Background contributions in the electron-tracking Compton camera onboard SMILE-2+

TL;DR

This study assesses background contributions in the electron-tracking Compton camera on SMILE-2+ using Monte Carlo simulations, identifying key background sources and demonstrating background reduction techniques to enhance gamma-ray observation sensitivity.

Contribution

It provides a detailed analysis of background sources in the ETCC and demonstrates the effectiveness of Compton-kinematics tests in reducing background noise.

Findings

Background below 400 keV mainly from atmospheric gamma rays and cosmic rays.

Unresolved background component above 400 keV not related to direct Compton events.

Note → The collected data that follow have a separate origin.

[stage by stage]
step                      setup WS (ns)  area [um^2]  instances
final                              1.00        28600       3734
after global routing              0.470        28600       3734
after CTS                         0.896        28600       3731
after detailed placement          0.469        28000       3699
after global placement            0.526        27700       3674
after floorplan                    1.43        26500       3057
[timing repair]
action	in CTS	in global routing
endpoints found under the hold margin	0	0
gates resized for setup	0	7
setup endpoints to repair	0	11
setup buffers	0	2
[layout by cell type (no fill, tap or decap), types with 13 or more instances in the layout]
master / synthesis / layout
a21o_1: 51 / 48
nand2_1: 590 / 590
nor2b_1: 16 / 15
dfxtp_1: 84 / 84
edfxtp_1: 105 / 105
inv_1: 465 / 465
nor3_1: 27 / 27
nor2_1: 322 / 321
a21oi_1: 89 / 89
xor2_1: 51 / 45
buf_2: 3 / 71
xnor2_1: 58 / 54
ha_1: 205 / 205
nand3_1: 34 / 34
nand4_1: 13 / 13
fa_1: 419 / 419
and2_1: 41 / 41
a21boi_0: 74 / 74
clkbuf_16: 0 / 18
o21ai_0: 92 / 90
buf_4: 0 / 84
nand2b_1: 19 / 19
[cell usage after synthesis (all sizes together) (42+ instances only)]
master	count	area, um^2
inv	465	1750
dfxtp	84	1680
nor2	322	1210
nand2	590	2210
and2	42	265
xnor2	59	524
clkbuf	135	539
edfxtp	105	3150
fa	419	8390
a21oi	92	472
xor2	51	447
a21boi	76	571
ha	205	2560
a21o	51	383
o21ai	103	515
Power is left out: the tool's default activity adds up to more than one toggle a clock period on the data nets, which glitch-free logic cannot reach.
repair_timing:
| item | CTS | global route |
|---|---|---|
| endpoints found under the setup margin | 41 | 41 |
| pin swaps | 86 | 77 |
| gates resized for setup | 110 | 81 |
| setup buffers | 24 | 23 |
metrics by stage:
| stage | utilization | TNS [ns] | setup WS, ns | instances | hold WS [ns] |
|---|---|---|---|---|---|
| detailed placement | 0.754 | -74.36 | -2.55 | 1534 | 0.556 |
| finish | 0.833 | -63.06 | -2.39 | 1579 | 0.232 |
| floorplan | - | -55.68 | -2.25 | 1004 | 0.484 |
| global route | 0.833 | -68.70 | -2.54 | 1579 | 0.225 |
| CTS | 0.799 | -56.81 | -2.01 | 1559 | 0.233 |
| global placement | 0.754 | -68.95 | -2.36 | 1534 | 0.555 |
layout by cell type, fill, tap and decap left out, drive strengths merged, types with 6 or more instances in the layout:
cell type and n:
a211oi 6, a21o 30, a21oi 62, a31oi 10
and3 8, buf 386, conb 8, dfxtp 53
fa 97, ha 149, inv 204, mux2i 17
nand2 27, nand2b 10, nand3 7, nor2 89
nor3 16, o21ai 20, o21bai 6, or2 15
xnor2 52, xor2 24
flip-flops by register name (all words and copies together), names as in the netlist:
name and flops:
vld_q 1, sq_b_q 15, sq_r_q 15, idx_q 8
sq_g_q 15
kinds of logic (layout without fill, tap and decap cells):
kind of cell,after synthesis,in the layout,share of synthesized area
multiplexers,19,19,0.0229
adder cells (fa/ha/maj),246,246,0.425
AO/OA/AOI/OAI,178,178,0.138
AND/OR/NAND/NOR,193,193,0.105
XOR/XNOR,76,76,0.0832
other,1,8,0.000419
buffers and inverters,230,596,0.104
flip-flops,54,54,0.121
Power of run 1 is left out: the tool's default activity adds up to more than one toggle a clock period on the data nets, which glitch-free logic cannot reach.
===== src/design/gap_run_length_histogram_macros.svh =====
// Assertion macros shared by the gap run-length histogram design.
`ifndef GAP_RUN_LENGTH_HISTOGRAM_MACROS_SVH
`define GAP_RUN_LENGTH_HISTOGRAM_MACROS_SVH

// Same-cycle implication, disabled while reset is held.
`define GRLH_ASSERT_IMPL(label, ante, cons, msg) \
  label: assert property (@(posedge clk_i) disable iff (!rst_ni) (ante) |-> (cons)) \
    else $error(msg);

// Next-cycle implication, disabled while reset is held.
`define GRLH_ASSERT_NEXT(label, ante, cons, msg) \
  label: assert property (@(posedge clk_i) disable iff (!rst_ni) (ante) |=> (cons)) \
    else $error(msg);

`endif


===== src/design/grlh_pkg.sv =====
// Types, constants and helper functions of the gap run-length histogram.
`default_nettype none

package grlh_pkg;

  localparam int unsigned NUM_BOUNDS  = 8;
  localparam int unsigned NUM_REGS    = 8;
  localparam int unsigned NUM_BINS    = 2 * NUM_BOUNDS + 1;
  localparam int unsigned BIN_W       = 5;
  localparam int unsigned LEN_W       = 32;
  localparam int unsigned TOTAL_W     = 48;
  localparam int unsigned CFG_IDX_W   = 4;
  localparam int unsigned QUEUE_DEPTH = 2;
  localparam int unsigned PTR_W       = $clog2(QUEUE_DEPTH);
  localparam int unsigned CNT_W       = $clog2(QUEUE_DEPTH + 1);

  localparam logic [7:0]         CHAR_N_UPPER = 8'h4E;
  localparam logic [7:0]         CHAR_N_LOWER = 8'h6E;
  localparam logic [LEN_W-1:0]   LEN_MAX      = {LEN_W{1'b1}};
  localparam logic [TOTAL_W-1:0] TOTAL_MAX    = {TOTAL_W{1'b1}};

  typedef logic [NUM_REGS-1:0][LEN_W-1:0] bounds_t;

  localparam bounds_t BOUND_RESET = {
    32'd50000, 32'd10000, 32'd5000, 32'd1000, 32'd500, 32'd100, 32'd50, 32'd10
  };

  typedef enum logic [1:0] {
    MODE_BYTE  = 2'd0,
    MODE_END   = 2'd1,
    MODE_CLEAR = 2'd2
  } mode_e;

  typedef enum logic [1:0] {
    OP_REPORT = 2'd0,
    OP_RECORD = 2'd1,
    OP_CLEAR  = 2'd2
  } op_e;

  // One classified item on its way from the front to the back.
  typedef struct packed {
    op_e              op;
    logic [LEN_W-1:0] len;
    logic [BIN_W-1:0] pick;
    logic [BIN_W-1:0] bin_index;
  } work_t;

  typedef struct packed {
    logic               gap_closed;
    logic [LEN_W-1:0]   closed_length;
    logic [LEN_W-1:0]   gap_count;
    logic [TOTAL_W-1:0] total_n;
    logic [LEN_W-1:0]   min_gap;
    logic [LEN_W-1:0]   max_gap;
    logic [LEN_W-1:0]   bin_count;
  } result_t;

  function automatic logic [LEN_W-1:0] sat_inc(input logic [LEN_W-1:0] v);
    return (v == LEN_MAX) ? v : v + LEN_W'(1);
  endfunction

  // The lowest boundary that the length is below or equal to wins.
  function automatic logic [BIN_W-1:0] pick_bin(input logic [LEN_W-1:0] len,
                                                input bounds_t b);
    logic [BIN_W-1:0] pick;
    pick = BIN_W'(2 * NUM_BOUNDS);
    for (int i = NUM_BOUNDS - 1; i >= 0; i--) begin
      if (len < b[i]) begin
        pick = BIN_W'(2 * i);
      end else if (len == b[i]) begin
        pick = BIN_W'(2 * i + 1);
      end
    end
    return pick;
  endfunction

endpackage

`default_nettype wire


===== src/design/grlh_front.sv =====
// Front end: tracks the open gap, holds the boundaries and classifies each request.
`default_nettype none

module grlh_front (
  input  wire logic                           clk_i,
  input  wire logic                           rst_ni,
  input  wire logic                           cfg_we_i,
  input  wire logic [grlh_pkg::CFG_IDX_W-1:0] cfg_index_i,
  input  wire logic [grlh_pkg::LEN_W-1:0]     cfg_data_i,
  input  wire logic                           in_valid_i,
  input  wire logic                           in_ready_i,
  input  wire logic [1:0]                     mode_i,
  input  wire logic [7:0]                     data_byte_i,
  input  wire logic [grlh_pkg::BIN_W-1:0]     bin_index_i,
  output grlh_pkg::work_t                     work_o
);

  logic [grlh_pkg::LEN_W-1:0] run_q, run_d;
  grlh_pkg::bounds_t          bounds_q;
  logic                       accept;
  logic                       close;

  assign accept = in_valid_i && in_ready_i;

  always_comb begin
    run_d = run_q;
    close = 1'b0;
    work_o.op = grlh_pkg::OP_REPORT;
    unique case (grlh_pkg::mode_e'(mode_i))
      grlh_pkg::MODE_BYTE: begin
        if (data_byte_i == grlh_pkg::CHAR_N_UPPER || data_byte_i == grlh_pkg::CHAR_N_LOWER) begin
          run_d = grlh_pkg::sat_inc(run_q);
        end else if (run_q != '0) begin
          close = 1'b1;
        end
      end
      grlh_pkg::MODE_END: begin
        close = (run_q != '0);
      end
      grlh_pkg::MODE_CLEAR: begin
        work_o.op = grlh_pkg::OP_CLEAR;
      end
      default: begin
      end
    endcase
    if (close) begin
      run_d     = '0;
      work_o.op = grlh_pkg::OP_RECORD;
    end
    work_o.len       = close ? run_q : '0;
    work_o.pick      = grlh_pkg::pick_bin(run_q, bounds_q);
    work_o.bin_index = bin_index_i;
  end

  always_ff @(posedge clk_i or negedge rst_ni) begin
    if (!rst_ni) begin
      run_q    <= '0;
      bounds_q <= grlh_pkg::BOUND_RESET;
    end else begin
      if (accept) begin
        run_q <= run_d;
      end
      // Writes to indexes past the last boundary are dropped.
      if (cfg_we_i && cfg_index_i < grlh_pkg::CFG_IDX_W'(grlh_pkg::NUM_REGS)) begin
        bounds_q[cfg_index_i[$clog2(grlh_pkg::NUM_REGS)-1:0]] <= cfg_data_i;
      end
    end
  end

endmodule

`default_nettype wire


===== src/design/grlh_queue.sv =====
// Short queue of classified requests between the front and the back.
`default_nettype none

module grlh_queue (
  input  wire logic            clk_i,
  input  wire logic            rst_ni,
  input  wire logic            push_i,
  input  wire grlh_pkg::work_t push_data_i,
  output logic                 full_o,
  input  wire logic            pop_i,
  output logic                 valid_o,
  output grlh_pkg::work_t      pop_data_o
);

  grlh_pkg::work_t                mem_q [grlh_pkg::QUEUE_DEPTH];
  logic [grlh_pkg::PTR_W-1:0]     wr_ptr_q, rd_ptr_q;
  logic [grlh_pkg::CNT_W-1:0]     count_q;
  logic                           do_push, do_pop;

  assign full_o     = (count_q == grlh_pkg::CNT_W'(grlh_pkg::QUEUE_DEPTH));
  assign valid_o    = (count_q != '0);
  assign pop_data_o = mem_q[rd_ptr_q];
  assign do_push    = push_i && !full_o;
  assign do_pop     = pop_i && valid_o;

  function automatic logic [grlh_pkg::PTR_W-1:0] next_ptr(
      input logic [grlh_pkg::PTR_W-1:0] p);
    return (p == grlh_pkg::PTR_W'(grlh_pkg::QUEUE_DEPTH - 1)) ? '0 :
           p + grlh_pkg::PTR_W'(1);
  endfunction

  always_ff @(posedge clk_i) begin
    if (do_push) begin
      mem_q[wr_ptr_q] <= push_data_i;
    end
  end

  always_ff @(posedge clk_i or negedge rst_ni) begin
    if (!rst_ni) begin
      wr_ptr_q <= '0;
      rd_ptr_q <= '0;
      count_q  <= '0;
    end else begin
      if (do_push) begin
        wr_ptr_q <= next_ptr(wr_ptr_q);
      end
      if (do_pop) begin
        rd_ptr_q <= next_ptr(rd_ptr_q);
      end
      if (do_push && !do_pop) begin
        count_q <= count_q + grlh_pkg::CNT_W'(1);
      end else if (do_pop && !do_push) begin
        count_q <= count_q - grlh_pkg::CNT_W'(1);
      end
    end
  end

endmodule

`default_nettype wire


===== src/design/grlh_back.sv =====
// Back end: statistics, histogram counters and the output register.
`default_nettype none

module grlh_back (
  input  wire logic            clk_i,
  input  wire logic            rst_ni,
  input  wire logic            work_valid_i,
  input  wire grlh_pkg::work_t work_i,
  output logic                 pop_o,
  output logic                 out_valid_o,
  input  wire logic            out_ready_i,
  output grlh_pkg::result_t    result_o
);

  logic [grlh_pkg::LEN_W-1:0]   gaps_q, gaps_d;
  logic [grlh_pkg::TOTAL_W-1:0] total_q, total_d;
  logic [grlh_pkg::LEN_W-1:0]   min_q, min_d;
  logic [grlh_pkg::LEN_W-1:0]   max_q, max_d;
  logic [grlh_pkg::LEN_W-1:0]   bins_q [grlh_pkg::NUM_BINS];
  logic [grlh_pkg::LEN_W-1:0]   bins_d [grlh_pkg::NUM_BINS];
  logic [grlh_pkg::TOTAL_W:0]   sum;
  logic                         out_valid_q;
  grlh_pkg::result_t            result_q, result_d;

  assign pop_o       = work_valid_i && (!out_valid_q || out_ready_i);
  assign out_valid_o = out_valid_q;
  assign result_o    = result_q;

  always_comb begin
    gaps_d  = gaps_q;
    total_d = total_q;
    min_d   = min_q;
    max_d   = max_q;
    sum     = {1'b0, total_q} + (grlh_pkg::TOTAL_W + 1)'(work_i.len);
    for (int k = 0; k < grlh_pkg::NUM_BINS; k++) begin
      bins_d[k] = bins_q[k];
    end
    unique case (work_i.op)
      grlh_pkg::OP_RECORD: begin
        gaps_d  = grlh_pkg::sat_inc(gaps_q);
        total_d = sum[grlh_pkg::TOTAL_W] ? grlh_pkg::TOTAL_MAX : sum[grlh_pkg::TOTAL_W-1:0];
        if (work_i.len < min_q) begin
          min_d = work_i.len;
        end
        if (work_i.len > max_q) begin
          max_d = work_i.len;
        end
        // Each bin has its own saturating incrementer.
        for (int k = 0; k < grlh_pkg::NUM_BINS; k++) begin
          if (work_i.pick == grlh_pkg::BIN_W'(k)) begin
            bins_d[k] = grlh_pkg::sat_inc(bins_q[k]);
          end
        end
      end
      grlh_pkg::OP_CLEAR: begin
        gaps_d  = '0;
        total_d = '0;
        min_d   = grlh_pkg::LEN_MAX;
        max_d   = '0;
        for (int k = 0; k < grlh_pkg::NUM_BINS; k++) begin
          bins_d[k] = '0;
        end
      end
      default: begin
      end
    endcase

    result_d.gap_closed    = (work_i.op == grlh_pkg::OP_RECORD);
    result_d.closed_length = work_i.len;
    result_d.gap_count     = gaps_d;
    result_d.total_n       = total_d;
    result_d.min_gap       = min_d;
    result_d.max_gap       = max_d;
    result_d.bin_count     = '0;
    for (int k = 0; k < grlh_pkg::NUM_BINS; k++) begin
      if (work_i.bin_index == grlh_pkg::BIN_W'(k)) begin
        result_d.bin_count = bins_d[k];
      end
    end
  end

  always_ff @(posedge clk_i) begin
    if (pop_o) begin
      result_q <= result_d;
    end
  end

  always_ff @(posedge clk_i or negedge rst_ni) begin
    if (!rst_ni) begin
      out_valid_q <= 1'b0;
      gaps_q      <= '0;
      total_q     <= '0;
      min_q       <= grlh_pkg::LEN_MAX;
      max_q       <= '0;
      for (int k = 0; k < grlh_pkg::NUM_BINS; k++) begin
        bins_q[k] <= '0;
      end
    end else begin
      if (pop_o) begin
        out_valid_q <= 1'b1;
        gaps_q      <= gaps_d;
        total_q     <= total_d;
        min_q       <= min_d;
        max_q       <= max_d;
        for (int k = 0; k < grlh_pkg::NUM_BINS; k++) begin
          bins_q[k] <= bins_d[k];
        end
      end else if (out_ready_i) begin
        out_valid_q <= 1'b0;
      end
    end
  end

endmodule

`default_nettype wire


===== src/design/gap_run_length_histogram.sv =====
// Top level of the gap run-length histogram: front, queue, back and port packing.
//
//   Channel   Direction  Handshake                Contents
//   s_*       in         s_tvalid_i / s_tready_o  sequence byte, end, clear request
//   m_*       out        m_tvalid_o / m_tready_i  statistics and one bin count
//   cfg_*     in         cfg_we_i                 histogram boundaries, index 0..7
//
// One request per cycle sustained while the output is not stalled; a taken request is
// first written into the two-entry queue, then the back loads the output register
// from it, after which the result can be accepted.
// Reset restores the default boundaries and clears all counters at once; all 17
// bins live in flip-flops, so there is no clearing pass.
// A stalled output fills the queue and then drops s_tready_o.
`default_nettype none
`include "gap_run_length_histogram_macros.svh"

module gap_run_length_histogram (
  input  wire logic                           clk_i,
  input  wire logic                           rst_ni,
  input  wire logic                           s_tvalid_i,
  output logic                                s_tready_o,
  input  wire logic [15:0]                    s_tdata_i,  // data_byte, bin_index
  input  wire logic [1:0]                     s_tuser_i,  // mode
  output logic                                m_tvalid_o,
  input  wire logic                           m_tready_i,
  // closed_length, gap_count, total_n, min_gap, max_gap, bin_count
  output logic [207:0]                        m_tdata_o,
  output logic [0:0]                          m_tuser_o,  // gap_closed
  input  wire logic                           cfg_we_i,
  input  wire logic [grlh_pkg::CFG_IDX_W-1:0] cfg_index_i,
  input  wire logic [grlh_pkg::LEN_W-1:0]     cfg_data_i
);

  grlh_pkg::work_t   front_work;
  grlh_pkg::work_t   q_work;
  grlh_pkg::result_t result;
  logic              q_full;
  logic              q_valid;
  logic              q_pop;

  assign s_tready_o = !q_full;

  grlh_front u_front (
    .clk_i       (clk_i),
    .rst_ni      (rst_ni),
    .cfg_we_i    (cfg_we_i),
    .cfg_index_i (cfg_index_i),
    .cfg_data_i  (cfg_data_i),
    .in_valid_i  (s_tvalid_i),
    .in_ready_i  (s_tready_o),
    .mode_i      (s_tuser_i),
    .data_byte_i (s_tdata_i[7:0]),
    .bin_index_i (s_tdata_i[12:8]),
    .work_o      (front_work)
  );

  grlh_queue u_queue (
    .clk_i       (clk_i),
    .rst_ni      (rst_ni),
    .push_i      (s_tvalid_i),
    .push_data_i (front_work),
    .full_o      (q_full),
    .pop_i       (q_pop),
    .valid_o     (q_valid),
    .pop_data_o  (q_work)
  );

  grlh_back u_back (
    .clk_i        (clk_i),
    .rst_ni       (rst_ni),
    .work_valid_i (q_valid),
    .work_i       (q_work),
    .pop_o        (q_pop),
    .out_valid_o  (m_tvalid_o),
    .out_ready_i  (m_tready_i),
    .result_o     (result)
  );

  assign m_tuser_o = result.gap_closed;
  assign m_tdata_o = {result.bin_count, result.max_gap, result.min_gap,
                      result.total_n, result.gap_count, result.closed_length};

  `GRLH_ASSERT_IMPL(a_closed_len, m_tvalid_o,
                    result.gap_closed == (result.closed_length != '0),
                    "closed flag and length disagree")
  `GRLH_ASSERT_IMPL(a_min_le_max, m_tvalid_o && result.gap_count != '0,
                    result.min_gap <= result.max_gap,
                    "shortest gap exceeds longest gap")
  `GRLH_ASSERT_IMPL(a_empty_stats, m_tvalid_o && result.gap_count == '0,
                    result.total_n == '0 && result.min_gap == grlh_pkg::LEN_MAX &&
                    result.max_gap == '0,
                    "statistics not empty with no gaps")
  `GRLH_ASSERT_NEXT(a_clear_result, q_pop && q_work.op == grlh_pkg::OP_CLEAR,
                    m_tvalid_o && result.gap_count == '0 && result.bin_count == '0 &&
                    !result.gap_closed,
                    "clear request left counts behind")

endmodule

`default_nettype wire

Compton-kinematics test reduces background noise by an order of magnitude.

Abstract

The Mega electron volt (MeV) gamma-ray observation is a promising diagnostic tool for observing the universe. However, the sensitivity of MeV gamma-ray telescopes is limited due to peculiar backgrounds, restricting the application of MeV gamma rays for observation. Identification of backgrounds is crucial for designing next-generation telescopes. Therefore, herein, we assessed the background contribution in the electron-tracking Compton camera (ETCC) on board the SMILE- 2+ balloon experiment. This assessment was performed using the Monte Carlo simulation. The results revealed that the background below 400 keV existed due to the atmospheric gamma-ray background, the cosmic-ray/secondary-particle background, and the accidental background. On the other hand, the unresolved background component, which was not likely to be relevant to direct Compton-scattering events in the ETCC, was confirmed above 400 keV. Overall, this study demonstrated that the Compton-kinematics test provides a powerful tool to remove the background and principally improves the signal-to-noise ratio at 400 keV by an order of magnitude.